==> v7: inputs <==
==> flow/design.v <==
localparam[3:0] ALUOP_AND = 4'b0000;
localparam[3:0] ALUOP_OR = 4'b0001;
localparam[3:0] ALUOP_ADD = 4'b0010;
localparam[3:0] ALUOP_SUB = 4'b0011;
localparam[3:0] ALUOP_LT = 4'b0111;
localparam[3:0] ALUOP_XOR = 4'b1101;
`timescale 1 ns / 1 ps 
module alu(op1, op2, alu_op, result);
    input [31:0] op1, op2;
    input [3:0] alu_op;
    output [31:0] result;
localparam[3:0] ALUOP_AND = 4'b0000;
localparam[3:0] ALUOP_OR = 4'b0001;
localparam[3:0] ALUOP_ADD = 4'b0010;
localparam[3:0] ALUOP_SUB = 4'b0011;
localparam[3:0] ALUOP_LT = 4'b0111;
localparam[3:0] ALUOP_XOR = 4'b1101;
    logic [31:0] math;
    always_comb begin
        math = op1 + op2;
        case (alu_op)
            ALUOP_AND: 
                math = op1 & op2;
            ALUOP_OR: 
                math = op1 | op2;
            ALUOP_SUB: 
                math = op1 - op2;
            ALUOP_LT: 
                math = $signed(op1) < $signed(op2);
            ALUOP_XOR: 
                math = op1 ^ op2;
            default: 
                math = op1 + op2;
        endcase
    end
    assign result = math;
endmodule
`timescale 1 ns / 1 ps 
module regfile(clk, regAddrA, regAddrB, regAddrWrite, regWriteData, regWrite, regReadDataA, regReadDataB);
    input clk, regWrite;
    input [4:0] regAddrA, regAddrB, regAddrWrite;
    input [31:0] regWriteData;
    output logic [31:0] regReadDataA, regReadDataB;
    localparam regZero = 5'b00000;
    logic [31:0] register[31:0];
    always_ff@(posedge clk) begin
        regReadDataA <= (regAddrA == regZero) ? 32'h0 : register[regAddrA];
        regReadDataB <= (regAddrB == regZero) ? 32'h0 : register[regAddrB];
        if(regWrite && !(regAddrWrite == regZero)) begin
            register[regAddrWrite] <= regWriteData;
            if (regAddrA == regAddrWrite)
                regReadDataA <= regWriteData;
            if (regAddrB == regAddrWrite)
                regReadDataB <= regWriteData;
        end
    end
endmodule
==> flow/design.v <==
module top(
    input logic clk,         
    input logic rst,         
    output logic RGB_R,      
    output logic RGB_G,      
    output logic RGB_B       
);
    localparam CLK_FREQ = 12_000_000;  
    localparam PWM_RESOLUTION = 8;   
    localparam PWM_MAX = (1 << PWM_RESOLUTION) - 1;   
    localparam PWM_CYCLES = 256;   
    localparam DEGREES_MAX = 360;
    localparam CYCLES_PER_DEGREE = CLK_FREQ / DEGREES_MAX;   
    typedef enum logic [1:0] {
        STATE_PWM_COUNT,
        STATE_DEGREE_COUNT,
        STATE_HSV_CALC,
        STATE_PWM_OUTPUT
    } state_t;
    logic [PWM_RESOLUTION-1:0] pwm_counter;
    logic [PWM_RESOLUTION-1:0] red_pwm_value, green_pwm_value, blue_pwm_value;
    logic [31:0] degree_counter;
    logic [8:0] current_degree;
    state_t current_state;
    state_t next_state;
    always_ff @(posedge clk) begin
        if (rst) current_state <= STATE_PWM_COUNT;
        else current_state <= next_state;
    end
    always_comb begin  
        case (current_state)
            STATE_PWM_COUNT: begin
                if (degree_counter == CYCLES_PER_DEGREE - 1) begin
                    next_state = STATE_DEGREE_COUNT;
                end else begin
                    next_state = STATE_PWM_COUNT;
                end
            end
            STATE_DEGREE_COUNT: begin
                next_state = STATE_HSV_CALC;
            end
            STATE_HSV_CALC: begin
                next_state = STATE_PWM_OUTPUT;
            end
            STATE_PWM_OUTPUT: begin
                next_state = STATE_PWM_COUNT;
            end
            default: begin
                next_state = STATE_PWM_COUNT;
            end
        endcase
    end
    always_ff @(posedge clk) begin
        if (rst) begin
            pwm_counter <= 0;
            degree_counter <= 0;
            current_degree <= 0;
            red_pwm_value <= 0;
            green_pwm_value <= 0;
            blue_pwm_value <= 0;
        end else
        case (current_state)
            STATE_PWM_COUNT: begin
                pwm_counter <= pwm_counter + 1;                
                if (degree_counter == CYCLES_PER_DEGREE - 1) begin
                    degree_counter <= 0;
                end else begin
                    degree_counter <= degree_counter + 1;
                end
            end
            STATE_DEGREE_COUNT: begin
                if (current_degree == DEGREES_MAX - 1) begin
                    current_degree <= 0;
                end else begin
                    current_degree <= current_degree + 1;
                end
            end
            STATE_HSV_CALC: begin
                if (current_degree < 60) begin
                    red_pwm_value <= PWM_MAX;
                end else if (current_degree < 120) begin
                    red_pwm_value <= PWM_MAX - ((current_degree - 60) * PWM_MAX / 60);
                end else if (current_degree < 240) begin
                    red_pwm_value <= 0;
                end else if (current_degree < 300) begin
                    red_pwm_value <= (current_degree - 240) * PWM_MAX / 60;
                end else begin
                    red_pwm_value <= PWM_MAX;
                end
                if (current_degree < 60) begin
                    green_pwm_value <= current_degree * PWM_MAX / 60;
                end else if (current_degree < 180) begin
                    green_pwm_value <= PWM_MAX;
                end else if (current_degree < 240) begin
                    green_pwm_value <= PWM_MAX - ((current_degree - 180) * PWM_MAX / 60);
                end else begin
                    green_pwm_value <= 0;
                end
                if (current_degree < 120) begin
                    blue_pwm_value <= 0;
                end else if (current_degree < 180) begin
                    blue_pwm_value <= (current_degree - 120) * PWM_MAX / 60;
                end else if (current_degree < 300) begin
                    blue_pwm_value <= PWM_MAX;
                end else begin
                    blue_pwm_value <= PWM_MAX - ((current_degree - 300) * PWM_MAX / 60);
                end
            end
            STATE_PWM_OUTPUT: begin
            end
        endcase
    end
    assign RGB_R = (pwm_counter > red_pwm_value) ? 1'b1 : 1'b0;
    assign RGB_G = (pwm_counter > green_pwm_value) ? 1'b1 : 1'b0;
    assign RGB_B = (pwm_counter > blue_pwm_value) ? 1'b1 : 1'b0;
endmodule
Settings: LEC_CHECK=0, CAP_MARGIN=5, CORE_MARGIN=2, CORE_UTILIZATION=72, CTS_CLUSTER_DIAMETER=368, CTS_CLUSTER_SIZE=36, PLACE_DENSITY=0.78, SETUP_SLACK_MARGIN=-0.76, SLEW_MARGIN=20; clock period 11.0 ns.
run.sh (not shown) runs the stock make flow with config.mk's settings and CLKGATE_MAP_FILE=.
The first run finished but failed the layout checks on setup timing.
━━━━━━━━━━━━━━━━━━━━━━━━━━━━━━
_Problem requirements:_ From the line holding "logic [31:0] math;" to the line holding "input clk, regWrite;", inclusive, restate each line above exactly as written.

_Result of the exercise:_
    logic [31:0] math;
    always_comb begin
        math = op1 + op2;
        case (alu_op)
            ALUOP_AND: 
                math = op1 & op2;
            ALUOP_OR: 
                math = op1 | op2;
            ALUOP_SUB: 
                math = op1 - op2;
            ALUOP_LT: 
                math = $signed(op1) < $signed(op2);
            ALUOP_XOR: 
                math = op1 ^ op2;
            default: 
                math = op1 + op2;
        endcase
    end
    assign result = math;
endmodule
`timescale 1 ns / 1 ps 
module regfile(clk, regAddrA, regAddrB, regAddrWrite, regWriteData, regWrite, regReadDataA, regReadDataB);
    input clk, regWrite;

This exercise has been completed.